- Theatrical release poster
- Directed by: Frank McDonald
- Screenplay by: Albert DeMond
- Produced by: Bryan Foy
- Starring: Glenda Farrell Barton MacLane
- Cinematography: Warren Lynch
- Edited by: Everett Dodd
- Music by: Howard Jackson
- Production company: Warner Bros. Pictures
- Distributed by: Warner Bros. Pictures
- Release date: February 6, 1938;
- Running time: 63 minutes
- Country: United States
- Language: English

= Blondes at Work =

1938 film by Frank McDonald

Blondes at Work is a 1938 American comedy mystery film directed by Frank McDonald and written by Albert DeMond. The film stars Glenda Farrell and Barton MacLane. It is the fourth film in a series of Torchy Blane movies by Warner Bros. Pictures. Released on February 6, 1938, it is followed by Torchy Blane in Panama (1938).
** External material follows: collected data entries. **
Background: an optimization exercise with open tools, aiming at small area. Do not read the settings as production practice.
Only the layout flow was run in this run; the RTL was not checked for function there.
No activity file was given, so power comes from the tool's default toggle rates.

==> design/flow/design.v <==
`timescale 1ns/1ps
package wallacePkg;
	localparam int rowCount = 13;
	localparam int rowWidth = 26;
	localparam int rowShift = 2;
	localparam int productWidth = 48;
	localparam int pipeDepth = 3;
endpackage
`timescale 1ns/1ps
module fullAdder (input logic a, input logic b, input logic c, output logic s, output logic co);
	assign s = a ^ b ^ c;
	assign co = (a & b) | (a & c) | (b & c);
endmodule
module halfAdder (input logic a, input logic b, output logic s, output logic co);
	assign s = a ^ b;
	assign co = a & b;
endmodule
Source: an optimization exercise on an open RTL-to-GDS flow (aim: small area, a short achievable clock period and few clock cycles). Production flows keep margins and buffers that such runs may drop. Function was checked by simulation only, so behaviour that the tests miss may differ from the original.

==> flow/design.v (outline; a module is shown in full before it is edited, if it fits) <==
// module systolic_ws_stream: 3908 lines
// module ws_booth_enc: 18 lines
// module ws_fa: 10 lines
// module ws_ha: 9 lines
module systolic_ws_stream (
    input  logic        clk,
    input  logic        rst,
    input  logic        start_i,
    input  logic        reuse_w_i,
    input  logic        w_valid_i,
    input  logic [31:0] w_data_i,
    output logic        w_ready_o,
    input  logic        a_valid_i,
    input  logic [31:0] a_data_i,
    input  logic        a_last_i,
    output logic        a_ready_o,
    output logic        o_valid_o,
    output logic [71:0] o_data_o,
    output logic        busy_o,
    output logic        done_o
);
  // ...
==> flow/flow/run.sh <==
#!/bin/bash
# Own layout flow: the standard ORFS flow (standard.sh, which also runs the
# standard synthesis unchanged), with one change: the buffers that ORFS puts on
# every input and output port are sky130_fd_sc_hd__buf_2 cells instead of the
# delay buffers it picks by default. Each make run logs to its own file here.
set -euo pipefail
bash standard.sh synth > synth.log 2>&1
bash standard.sh "BUFFER_PORTS_ARGS=-buffer_cell sky130_fd_sc_hd__buf_2" finish > layout.log 2>&1
==> flow/standard.sh <==
#!/bin/bash
# synth_recipe.tcl (not shown) runs the flow's synth.tcl, then flattens the netlist and writes it again
# the make line also repeats each setting of config.mk as NAME=value (left out here)
make -C /OpenROAD-flow-scripts/flow DESIGN_CONFIG=/design/flow/config.mk WORK_HOME=/design/flow/orfs CLKGATE_MAP_FILE= SYNTH_SCRIPT=/design/flow/synth_recipe.tcl "${@:-finish}"
==> flow/config.mk <==
export PLATFORM = sky130hd
export DESIGN_NAME = systolic_ws_stream
export DESIGN_NICKNAME = systolic_ws_stream
export VERILOG_FILES = /design/flow/design.v
export SDC_FILE = /design/flow/constraint.sdc
export NUM_CORES = 4
export LEC_CHECK = 0
export CAP_MARGIN = 20
export CORE_MARGIN = 2
export CORE_UTILIZATION = 40
export CTS_CLUSTER_DIAMETER = 120
export CTS_CLUSTER_SIZE = 25
export SETUP_SLACK_MARGIN = 4.43
export SLEW_MARGIN = 20
export SYNTH_HIERARCHICAL = 1
==> flow/constraint.sdc <==
create_clock -name core_clock -period 7.0 [get_ports {clk}]
set_input_delay 1.4000 -clock core_clock [delete_from_list [all_inputs] [get_ports {clk}]]
set_output_delay 1.4000 -clock core_clock [all_outputs]
set_load 0.01 [all_outputs]
==> impl_metrics.env, run 1 <==
export IMPL_flow_area_growth_from_synthesis_pct=6.004
export IMPL_htreeDepth=2
export IMPL_worstMarginPinSlew_ps=956.5
export IMPL_crit_slowest_cell="dfrtp_1"
export IMPL_vias=24481
export IMPL_n_clock_buffer=53
export IMPL_syn_inst=3259
export IMPL_r2r_setup_slack_ps=4520
export IMPL_tns_ps=0
export IMPL_synthMuxAreaShare_pct=0.07690
export IMPL_num_nonclk_inverters=110
export IMPL_outcome="timing/DRC/antenna clean"
export IMPL_final_cell_mix="543 x dfxtp_1, 520 x fa_1, 448 x a22oi_1"
export IMPL_cp_depth=1
export IMPL_cts_hold_buffers=0
export IMPL_die_h_microns=322.9
export IMPL_yosysTopAreaCell="dfxtp_1"
export IMPL_rows=116
export IMPL_hold_start="cut2c3_p1_0_q$_DFF_P_"
export IMPL_track_usage_pct=20.44
export IMPL_regMostFlops="wgt_q"
export IMPL_reg2reg_from="two_q[3][2]$_DFF_P_"
export IMPL_path_cells="buf_2"
export IMPL_signal_buffers=189
export IMPL_clock_latency_ps=600
export IMPL_dp_cells=4490
export IMPL_maxSlewViolCount=0
export IMPL_place_area_sq_um=42020
export IMPL_seqCellArea_sq_um=15750
export IMPL_io_pins=148
export IMPL_clock_area_share_pct=2.432
export IMPL_maxSlewHeadroom_pct=36.24
export IMPL_drc=0
export IMPL_reg_top3="wgt_q x128, oData_q x72"
export IMPL_fin_area_sq_um=43120
export IMPL_endpoint_kind="primary output"
export IMPL_area_share_nonclk_buffers_pct=2.467
export IMPL_met3_usage_pct=3.876
export IMPL_critical_path_class="reg -> out"
Testbench counts, summed over its fixed seeds: cycles 4,679.
==> inputs of run 2 (changes only) <==
--- a/flow/config.mk
+++ b/flow/config.mk
@@ -10,6 +10,6 @@
 export CORE_UTILIZATION = 40
 export CTS_CLUSTER_DIAMETER = 120
 export CTS_CLUSTER_SIZE = 25
-export SETUP_SLACK_MARGIN = 4.43
+export SETUP_SLACK_MARGIN = 4.47
 export SLEW_MARGIN = 20
 export SYNTH_HIERARCHICAL = 1
==> impl_metrics.env, run 2 <==
export IMPL_outcome="timing/DRC/antenna clean"
export IMPL_syn_nets=3971
export IMPL_final_cell_mix="543 x dfxtp_1, 520 x fa_1, 448 x a22oi_1"
export IMPL_synth_edf_count=128
export IMPL_largest_reg_flops=128
export IMPL_dp_slack_ps=4250
export IMPL_period_share_pct=35.81
export IMPL_clk_pin_slew_ps=100
export IMPL_drive_above_1_share_pct=8.746
export IMPL_layout_min_cycle_time_ps=2507
export IMPL_hold_class="reg -> reg"
export IMPL_die_area_sq_um=104300
export IMPL_place_area_sq_um=42020
export IMPL_path_buf_inv=1
export IMPL_seq_area_frac_synth_pct=38.52
export IMPL_cts_buffers=35
export IMPL_regMostFlops="wgt_q"
export IMPL_ys_seq_elements=714
export IMPL_drt_iter0_markers=2720
export IMPL_cts_root_buffer="clkbuf_16"
export IMPL_maxSlewHeadroom_pct=39.16
export IMPL_setup_viol=0
export IMPL_finalNonFillerCells=4548
export IMPL_reg_top3="wgt_q x128, oData_q x72"
export IMPL_arrival_ps=1110
export IMPL_initial_core_util_pct=40.50
export IMPL_final_common_cell="dfxtp_1"
export IMPL_synth_top_cell_area_share_pct=27.96
export IMPL_synth_main_ff_cell="dfxtp_1"
export IMPL_rsz0062_at_grt="true"
export IMPL_path_max_fanout=1
export IMPL_yosysTopAreaCell="dfxtp_1"
export IMPL_vias_per_cell=5.352
export IMPL_regToRegEndpoint="cut1c2_p7_7_q$_DFF_P_"
export IMPL_max_freq_mhz=398.9
export IMPL_ys_types=58
export IMPL_cts_hold_buffers=0
export IMPL_critical_path_top_delay_family="flip-flops"
export IMPL_path_cells="buf_6"
export IMPL_io_pins=148
export IMPL_cp_depth=1
export IMPL_tns_ps=0
export IMPL_grt_pass1_vias=25511
export IMPL_clock_latency_ps=600
export IMPL_critPathMaxStageDelay_ps=400
export IMPL_nNetsFinal=3882
export IMPL_critical_path_class="reg -> out"
export IMPL_synth_common_cells="568 x dfxtp_1, 520 x fa_1, 448 x a22oi_1, 323 x xnor2_1, 312 x xor2_1"
export IMPL_cts_tree="yes"
export IMPL_die_h_microns=322.9
export IMPL_grt_pass1_wl_microns=160400
export IMPL_die_w_microns=322.9
export IMPL_ant_nets=0
export IMPL_syn_area_per_cell_sq_um=12.48
export IMPL_drc=0
export IMPL_dp_cells=4490
export IMPL_maxSlewViolCount=0
export IMPL_syn_cell_area_sq_um=40680
export IMPL_post_cts_setup_buffers=0
export IMPL_firstDrtPassIters=6
export IMPL_yosys_warnings=21
export IMPL_portBuffers=147
export IMPL_max_cap_violations=0
export IMPL_fin_area_sq_um=43130
export IMPL_finalHoldViolCount=0
export IMPL_syn_inst=3259
export IMPL_gp_congestion=0.8383
export IMPL_rows=116
export IMPL_cp_required_ps=5600
export IMPL_timing_final_ws_setup_ps=4493
export IMPL_core_region_area_sq_um=100400
export IMPL_gr_total_overflow=0
export IMPL_synth_most_common_cell="dfxtp_1"
export IMPL_crit_end="o_valid_o"
export IMPL_endpoint_kind="primary output"
export IMPL_worstMarginPinSlew_ps=912.7
export IMPL_crit_start="oValid_q$_DFF_PP0_"
export IMPL_routedWlPerCell_microns=23.00
export IMPL_grt_max_degree=129
export IMPL_hold_worst_slack_ps=326.2
export IMPL_flow_area_growth_from_synthesis_pct=6.041
export IMPL_cts_max_path_buffers=3
export IMPL_htreeDepth=2
export IMPL_track_usage_pct=20.43
export IMPL_skew_ps=32.95
export IMPL_synth_area_leaders="dfxtp_1 28%, fa_1 26%, edfxtp_1 9.4%, a22oi_1 8.3%, xnor2_1 7.0%"
export IMPL_antenna_found_initial=0
export IMPL_reg2reg_from="one_q[3][0]$_DFF_P_"
export IMPL_reg2regPathDepth=5
export IMPL_r2r_setup_slack_ps=4580
export IMPL_critPathLaunchType="flop"
export IMPL_vias=24342
export IMPL_drt_wl_total_microns=104600
export IMPL_crit_slowest_cell="dfrtp_1"
export IMPL_ys_async_sr_fraction_pct=2.521
export IMPL_cts_num_sinks=714
export IMPL_post_dp_hpwl_microns=71170
run 2: layout make-up:
class,count,area [sq um]
clock inverters,4,42.54
flip-flops and latches,714,15750
inverters,110,412.9
diodes,1,2.502
fillers,9461,57300
multi-input cells,2120,23140
repair buffers,189,1076
well taps,1357,1698
clock buffers,53,1006
run 2: metrics by stage:
stage               utilization [%]
finish                        42.95
CTS                           42.92
detailed placement            41.83
global placement              41.83
global route                  42.94
floorplan                         -
run 2: worst min-delay path by stage:
stage                                startpoint                  end  slack, ps  cells past startpoint
after detailed placement  cut2c0_p0_0_q$_DFF_P_   oData_q[0]$_DFF_P_        310                      0
after CTS                 cut2c3_p1_0_q$_DFF_P_  oData_q[55]$_DFF_P_        330                      0
after global placement    cut2c1_p3_0_q$_DFF_P_  oData_q[21]$_DFF_P_        310                      0
after floorplan           cut2c0_p0_0_q$_DFF_P_   oData_q[0]$_DFF_P_        310                      0
final                     cut2c3_p1_0_q$_DFF_P_  oData_q[55]$_DFF_P_        330                      0
after global routing      cut2c3_p1_0_q$_DFF_P_  oData_q[55]$_DFF_P_        330                      0
run 2: per-module statistics from Yosys, one instance, submodules excluded:
module	area [sq um]	copies in the design	cells inside
ws_booth_enc	123.9	4	18
ws_ha	12.51	44	1
systolic_ws_stream	29460	1	2635
ws_fa	20.02	508	1
run 2: routing by layer:
layer	routed length, microns	global-route usage (%)	vias to the layer above
li1	-	-	10663
met3	8943	3.876	132
met1	43950	28.51	12374
met4	2879	5.860	0
met5	0	0	-
met2	48820	32.43	1173
run 2: what timing repair did:
action,4_1_cts,5_1_grt
endpoints found under the hold margin,0,0
setup endpoints to repair,67,128
gates resized for setup,16,7
run 2: cell families (layout without fill, tap and decap cells):
group	Yosys count	after routing	share of synthesized area [%]
DFF	714	714	38.52
other	0	1	0
adders and majority gates	641	641	29.31
AOI/OAI and AO/OA	648	648	11.41
buffers and inverters	425	356	4.596
muxes	3	3	0.07690
and+or+nand+nor	193	193	2.409
xor gates and xnor gates	635	635	13.67
==> inputs of run 3 (changes only) <==
--- a/flow/config.mk
+++ b/flow/config.mk
@@ -7,7 +7,7 @@
 export LEC_CHECK = 0
 export CAP_MARGIN = 20
 export CORE_MARGIN = 2
-export CORE_UTILIZATION = 40
+export CORE_UTILIZATION = 30
 export CTS_CLUSTER_DIAMETER = 120
 export CTS_CLUSTER_SIZE = 25
 export SETUP_SLACK_MARGIN = 4.47
==> impl_metrics.env, run 3 <==
export IMPL_outcome="timing/DRC/antenna clean"
export IMPL_htreeDepth=2
export IMPL_initial_core_util_pct=30.14
export IMPL_dp_slack_ps=4090
export IMPL_io_pins=148
export IMPL_synth_edf_count=128
export IMPL_routedWlPerCell_microns=21.61
export IMPL_vias_per_cell=4.942
export IMPL_timing_final_ws_setup_ps=4458
export IMPL_die_h_microns=372.2
export IMPL_drc=0
export IMPL_rows=135
export IMPL_worstMarginPinSlew_ps=937.7
export IMPL_cts_root_buffer="clkbuf_16"
export IMPL_path_buf_inv=1
export IMPL_syn_cell_area_sq_um=40680
export IMPL_endpoint_kind="primary output"
export IMPL_synth_main_ff_cell="dfxtp_1"
export IMPL_cts_num_sinks=714
export IMPL_setup_viol=0
export IMPL_largest_reg_flops=128
export IMPL_seq_area_frac_synth_pct=38.52
export IMPL_clk_pin_slew_ps=100
export IMPL_final_common_cell="fa_1"
export IMPL_gp_congestion=0.8400
export IMPL_cts_max_path_buffers=3
export IMPL_drive_above_1_share_pct=9.809
export IMPL_skew_ps=35.83
export IMPL_fill_cells=13443
export IMPL_path_cells="buf_2"
export IMPL_layout_min_cycle_time_ps=2542
export IMPL_syn_inst=3259
export IMPL_dp_cells=4916
export IMPL_synth_top_cell_area_share_pct=27.96
export IMPL_track_usage_pct=15.64
export IMPL_yosys_warnings=21
export IMPL_grt_pass1_vias=26163
export IMPL_r2r_setup_slack_ps=4570
export IMPL_finalNonFillerCells=4973
export IMPL_die_w_microns=372.2
export IMPL_cts_buffers=34
export IMPL_critical_path_top_delay_family="flip-flops"
export IMPL_nNetsFinal=3883
export IMPL_path_max_fanout=1
export IMPL_vias=24575
export IMPL_clock_latency_ps=620
export IMPL_tns_ps=0
export IMPL_regMostFlops="wgt_q"
export IMPL_grt_max_degree=132
export IMPL_critical_path_class="reg -> out"
export IMPL_drt_iter0_markers=2560
export IMPL_period_share_pct=36.31
export IMPL_core_region_area_sq_um=135000
export IMPL_finalHoldViolCount=0
export IMPL_post_dp_hpwl_microns=75040
export IMPL_critPathLaunchType="flop"
export IMPL_max_freq_mhz=393.4
export IMPL_cp_required_ps=5600
export IMPL_reg_top3="wgt_q x128, oData_q x72"
export IMPL_syn_area_per_cell_sq_um=12.48
export IMPL_max_cap_violations=0
export IMPL_yosysTopAreaCell="dfxtp_1"
export IMPL_ys_async_sr_fraction_pct=2.521
export IMPL_ys_seq_elements=714
export IMPL_maxSlewHeadroom_pct=37.48
export IMPL_post_route_util_pct=32.43
export IMPL_syn_nets=3971
export IMPL_final_cell_mix="520 x fa_1, 506 x dfxtp_1, 448 x a22oi_1"
export IMPL_synth_area_leaders="dfxtp_1 28%, fa_1 26%, edfxtp_1 9.4%, a22oi_1 8.3%, xnor2_1 7.0%"
export IMPL_grt_pass1_wl_microns=164000
export IMPL_arrival_ps=1140
export IMPL_cts_tree="yes"
export IMPL_rsz0062_at_grt="true"
export IMPL_synth_common_cells="568 x dfxtp_1, 520 x fa_1, 448 x a22oi_1, 323 x xnor2_1, 312 x xor2_1"
export IMPL_die_area_sq_um=138500
export IMPL_flow_area_growth_from_synthesis_pct=7.613
export IMPL_crit_slowest_cell="dfrtp_1"
export IMPL_portBuffers=147
export IMPL_antenna_found_initial=4
export IMPL_gr_total_overflow=0
export IMPL_synth_most_common_cell="dfxtp_1"
export IMPL_maxSlewViolCount=0
export IMPL_ys_types=58
export IMPL_firstDrtPassIters=6
export IMPL_drt_wl_total_microns=107500
export IMPL_hold_class="reg -> reg"
export IMPL_ant_nets=0
export IMPL_critPathMaxStageDelay_ps=400
run 3: through the flow:
step	cell area (sq um)	hold WS (ps)
floorplan	40680	309.6
global placement	42560	312.7
detailed placement	42560	312.1
CTS	43710	329.7
global route	43770	335.5
finish	43770	329.9
run 3: per-layer routing:
metal  vias up  GRT usage [%]  share of wire, %
met5         -              0             0.019
met4         4          3.947               2.3
met3       121          3.098               9.0
met2      1212          25.16                47
met1     12581          21.47                42
li1      10657              -                 -
run 3: area by class of cell:
type,instances,area [sq um],share of cell area (%)
multi-input cells,2120,23140,52.87
flip-flops and latches,714,15800,36.10
well taps,1781,2228,5.091
repair buffers,191,1172,2.678
clock buffers,55,993.5,2.270
inverters,110,412.9,0.9433
clock inverters,1,16.27,0.03716
diodes,1,2.502,0.005717
run 3: worst paths after layout:
check | startpoint | end | cells past startpoint
worst max-delay path | wRdy_q$_DFF_PP0_ | w_ready_o | 1
worst min register to register | cut2c0_p5_0_q$_DFF_P_ | oData_q[5]$_DFF_P_ | 0
max in group asynchronous | rst | wCnt_q[0]$_DFFE_PP0P_ | 2
worst max register to register | one_q[3][2]$_DFF_P_ | cut1c1_p9_5_q$_DFF_P_ | 5
worst min-delay path | cut2c0_p5_0_q$_DFF_P_ | oData_q[5]$_DFF_P_ | 0
min in group asynchronous | rst | busy_q$_DFF_PP0_ | 2
run 3: logic make-up after synthesis:
kind of cell	after synthesis	synth area share (%)
fa+ha+maj	641	29.31
compound gates	648	11.41
simple gates	193	2.409
xor+xnor	635	13.67
flops	714	38.52
buf+inv	425	4.596
mux	3	0.07690
run 3: per-module statistics from Yosys (local to each module, per instance):
module	cell area, sq um	times used	flip-flops and latches
ws_booth_enc	123.9	4	0
ws_fa	20.02	508	0
systolic_ws_stream	29460	1	714
ws_ha	12.51	44	0
run 3: timing repair:
action / 4_1_cts / 5_1_grt
buffers inserted: 0 / 0
endpoints found under the setup margin: 127 / 111
gates resized for setup: 62 / 14
hold buffers: 0 / 0
==> inputs of run 4 (changes only) <==
--- a/flow/config.mk
+++ b/flow/config.mk
@@ -7,7 +7,7 @@
 export LEC_CHECK = 0
 export CAP_MARGIN = 20
 export CORE_MARGIN = 2
-export CORE_UTILIZATION = 30
+export CORE_UTILIZATION = 50
 export CTS_CLUSTER_DIAMETER = 120
 export CTS_CLUSTER_SIZE = 25
 export SETUP_SLACK_MARGIN = 4.47
==> impl_metrics.env, run 4 <==
export IMPL_outcome="timing/DRC/antenna clean"
export IMPL_die_h_microns=289.2
export IMPL_syn_cell_area_sq_um=40680
export IMPL_routedWlPerCell_microns=24.84
export IMPL_gp_congestion=0.8458
export IMPL_hold_worst_slack_ps=322.5
export IMPL_ant_nets=0
export IMPL_clock_latency_ps=600
export IMPL_io_pins=148
export IMPL_yosys_warnings=21
export IMPL_synth_edf_count=128
export IMPL_syn_area_per_cell_sq_um=12.48
export IMPL_grt_pass1_vias=26294
export IMPL_critical_path_top_delay_family="flip-flops"
export IMPL_finalHoldViolCount=0
export IMPL_arrival_ps=1120
export IMPL_diodes=0
export IMPL_syn_nets=3971
export IMPL_post_route_util_pct=53.01
export IMPL_rows=104
export IMPL_skew_ps=24.70
export IMPL_htreeDepth=2
export IMPL_post_cts_setup_buffers=0
export IMPL_final_common_cell="dfxtp_1"
export IMPL_path_buf_inv=1
export IMPL_drc=0
export IMPL_critPathMaxStageDelay_ps=380
export IMPL_cts_hold_buffers=0
export IMPL_path_cells="buf_2"
export IMPL_maxSlewHeadroom_pct=42.21
export IMPL_r2r_setup_slack_ps=4610
export IMPL_firstDrtPassIters=6
export IMPL_ys_async_sr_fraction_pct=2.521
export IMPL_largest_reg_flops=128
export IMPL_track_usage_pct=25.73
export IMPL_max_freq_mhz=397.1
export IMPL_cts_root_buffer="clkbuf_16"
export IMPL_cts_buffers=35
export IMPL_portBuffers=147
export IMPL_crit_slowest_cell="dfrtp_1"
export IMPL_synth_most_common_cell="dfxtp_1"
export IMPL_seq_area_frac_synth_pct=38.52
export IMPL_endpoint_kind="primary output"
export IMPL_tns_ps=0
export IMPL_nNetsFinal=3873
export IMPL_gr_total_overflow=0
export IMPL_path_max_fanout=1
export IMPL_synth_main_ff_cell="dfxtp_1"
export IMPL_cts_max_path_buffers=3
export IMPL_ys_types=58
export IMPL_yosysTopAreaCell="dfxtp_1"
export IMPL_cp_required_ps=5600
export IMPL_timing_final_ws_setup_ps=4482
export IMPL_rsz0062_at_grt="true"
export IMPL_vias=24684
export IMPL_reg_top3="wgt_q x128, oData_q x72"
export IMPL_syn_inst=3259
export IMPL_fill_cells=6951
export IMPL_critical_path_class="reg -> out"
export IMPL_max_cap_violations=0
export IMPL_worstMarginPinSlew_ps=866.8
export IMPL_layout_min_cycle_time_ps=2518
export IMPL_drt_iter0_markers=2502
export IMPL_cts_num_sinks=714
export IMPL_regMostFlops="wgt_q"
export IMPL_final_cell_mix="535 x dfxtp_1, 520 x fa_1, 448 x a22oi_1"
export IMPL_dp_slack_ps=4140
export IMPL_period_share_pct=35.97
export IMPL_setup_viol=0
export IMPL_cts_tree="yes"
export IMPL_grt_pass1_wl_microns=160100
export IMPL_drive_above_1_share_pct=8.716
export IMPL_die_w_microns=289.2
export IMPL_hold_class="reg -> reg"
export IMPL_critPathLaunchType="flop"
export IMPL_antenna_found_initial=2
export IMPL_synth_area_leaders="dfxtp_1 28%, fa_1 26%, edfxtp_1 9.4%, a22oi_1 8.3%, xnor2_1 7.0%"
export IMPL_drt_wl_total_microns=105300
export IMPL_post_dp_hpwl_microns=71830
export IMPL_vias_per_cell=5.824
export IMPL_initial_core_util_pct=50.50
export IMPL_clk_pin_slew_ps=110
export IMPL_synth_common_cells="568 x dfxtp_1, 520 x fa_1, 448 x a22oi_1, 323 x xnor2_1, 312 x xor2_1"
export IMPL_grt_max_degree=132
export IMPL_maxSlewViolCount=0
export IMPL_ys_seq_elements=714
export IMPL_synth_top_cell_area_share_pct=27.96
export IMPL_core_region_area_sq_um=80550
export IMPL_die_area_sq_um=83650
export IMPL_flow_area_growth_from_synthesis_pct=4.965
run 4: cell count changes in the layout (fill, tap and decap cells not counted), sizes merged:
cell,change
buf,-11
diode,-1
inv,+3
clkbuf,-5
run 4: cells by family (layout without fill, tap and decap cells):
kind of cell	Yosys count	in the layout	synth area share (%)
AO/OA/AOI/OAI	648	648	11.41
XOR/XNOR	635	635	13.67
adder cells (fa/ha/maj)	641	641	29.31
buffers and inverters	425	344	4.596
flip-flops	714	714	38.52
multiplexers	3	3	0.07690
AND/OR/NAND/NOR	193	193	2.409
run 4: per-layer routing:
layer  GRT usage (%)  share of wire [%]  vias to the layer above
met5               0              0.016                        -
met2           40.73                 47                     1282
met1           34.83                 40                    12529
met3           4.937                8.7                      225
li1                -                  -                    10644
met4           10.77                4.7                        4
run 4: final cells by class:
type	count	area [sq um]	share of cell area (%)
multi-input cells	2120	23140	54.21
flip-flops and latches	714	15790	36.98
well taps	1060	1326	3.106
repair buffers	180	1002	2.347
clock buffers	50	984.7	2.306
inverters	110	412.9	0.9671
clock inverters	4	38.79	0.09085
run 4: worst paths after layout:
check | depth (start not counted) | endpoint | from
hold reg to reg | 0 | oData_q[38]$_DFF_P_ | cut2c2_p2_0_q$_DFF_P_
min in group asynchronous | 2 | lPipe_q[2]$_DFF_PP0_ | rst
hold / removal | 0 | oData_q[38]$_DFF_P_ | cut2c2_p2_0_q$_DFF_P_
max in group asynchronous | 2 | wCnt_q[1]$_DFFE_PP0P_ | rst
setup / recovery | 1 | o_valid_o | oValid_q$_DFF_PP0_
setup reg to reg | 5 | cut1c0_p9_5_q$_DFF_P_ | one_q[3][2]$_DFF_P_
run 4: Yosys stat by module, one instance, submodules excluded:
module / cells inside / copies in the design / flip-flops and latches
ws_booth_enc: 18 / 4 / 0
systolic_ws_stream: 2635 / 1 / 714
ws_ha: 1 / 44 / 0
ws_fa: 1 / 508 / 0
run 4: timing repair:
action | in CTS | in global routing
pin swaps | 0 | 0
setup endpoints to repair | 111 | 119
hold endpoints to repair | 0 | 0
gates resized for setup | 22 | 10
The film focuses on the actions undertaken by Torchy to evade the efforts of Lieutenant Steve McBride to keep her from using inside information to "scoop" rival newspapers on the progress of police investigations.

==Plot==
Lieutenant Steve McBride is in trouble with his boss, Captain McTavish, who suspects him of leaking police information to his girlfriend reporter Torchy Blane, which has resulted in complaints to the police department from rival newspapers. Torchy and Steve have an argument about this, and they agree that they will not exchange information about any police cases in the future. And Torchy is told by her boyfriend to lay off the latest murder case that he's handling; the killing of Marvin Spencer, the heir to the Bon Ton department store. Marvin was seen by Torchy being escorted into a cab by his friend Maitland Greer shortly before he was found dead in his room at the Park Plaza Hotel.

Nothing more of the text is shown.